-- Data extract follows --

==> src/rtl/ram_dump_tx.sv <==
// Program RAM read-back: walks a wrap-around address range, fetches each byte
// and sends it out as a UART 8N1 frame.
module ram_dump_tx
  import simplecpu_pkg::*;
#(
  parameter int CLKS_PER_BIT = 16,
  parameter int ADDR_W       = simplecpu_pkg::ADDR_W,
  parameter int DATA_W       = simplecpu_pkg::DATA_W
) (
  input  logic              wb_clk_i,
  input  logic              wb_rst_i,
  input  logic              start_i,
  input  logic [ADDR_W-1:0] first_addr_i,
  input  logic [ADDR_W-1:0] last_addr_i,
  output logic              mem_rd_o,
  output logic [ADDR_W-1:0] mem_addr_o,
  input  logic [DATA_W-1:0] mem_data_i,
  output logic              tx_o,
  output logic              busy_o,
  output logic              done_o,
  output logic [4:0]        byte_cnt_o
);

  logic [2:0]        state_q, state_d;
  logic [ADDR_W-1:0] addr_q, addr_d;
  logic [ADDR_W-1:0] last_q, last_d;
  logic [4:0]        cnt_q, cnt_d;
  logic              busy_q, busy_d;
  logic              done_q, done_d;
  logic              rd_q, rd_d;
  logic              frame_done;

  // The serializer owns the START/DATA/STOP bit timing; the sequencer parks in
  // ST_START until it reports the end of the stop bit.
  uart_tx_frame #(
    .CLKS_PER_BIT(CLKS_PER_BIT),
    .DATA_W      (DATA_W)
  ) u_frame (
    .clk       (wb_clk_i),
    .srst      (wb_rst_i),
    .load      (state_q == ST_WAIT),
    .data      (mem_data_i),
    .tx        (tx_o),
    .frame_done(frame_done)
  );

  always_comb begin
    state_d = state_q;
    addr_d  = addr_q;
    last_d  = last_q;
    cnt_d   = cnt_q;
    busy_d  = busy_q;
    done_d  = 1'b0;
    rd_d    = 1'b0;
    case (state_q)
      ST_IDLE: begin
        if (start_i) begin
          addr_d  = first_addr_i;
          last_d  = last_addr_i;
          cnt_d   = '0;
          busy_d  = 1'b1;
          rd_d    = 1'b1;
          state_d = ST_FETCH;
        end
      end
      ST_FETCH: state_d = ST_WAIT;
      ST_WAIT:  state_d = ST_START;
      ST_START: begin
        if (frame_done) begin
          cnt_d = cnt_q + 1'b1;
          if (addr_q == last_q) begin
            busy_d  = 1'b0;
            done_d  = 1'b1;
            state_d = ST_IDLE;
          end else begin
            addr_d  = addr_q + 1'b1;
            rd_d    = 1'b1;
            state_d = ST_FETCH;
          end
        end
      end
      default: state_d = ST_IDLE;
    endcase
  end

  always_ff @(posedge wb_clk_i) begin
    if (wb_rst_i) begin
      state_q <= ST_IDLE;
      addr_q  <= '0;
      last_q  <= '0;
      cnt_q   <= '0;
      busy_q  <= 1'b0;
      done_q  <= 1'b0;
      rd_q    <= 1'b0;
    end else begin
      state_q <= state_d;
      addr_q  <= addr_d;
      last_q  <= last_d;
      cnt_q   <= cnt_d;
      busy_q  <= busy_d;
      done_q  <= done_d;
      rd_q    <= rd_d;
    end
  end

  assign mem_rd_o   = rd_q;
  assign mem_addr_o = addr_q;
  assign busy_o     = busy_q;
  assign done_o     = done_q;
  assign byte_cnt_o = cnt_q;

endmodule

-- Data extract concluded --

With "output" as the search string, filter the records and return each line that has it.

__Solution to this problem__
  output logic              mem_rd_o,
  output logic [ADDR_W-1:0] mem_addr_o,
  output logic              tx_o,
  output logic              busy_o,
  output logic              done_o,
  output logic [4:0]        byte_cnt_o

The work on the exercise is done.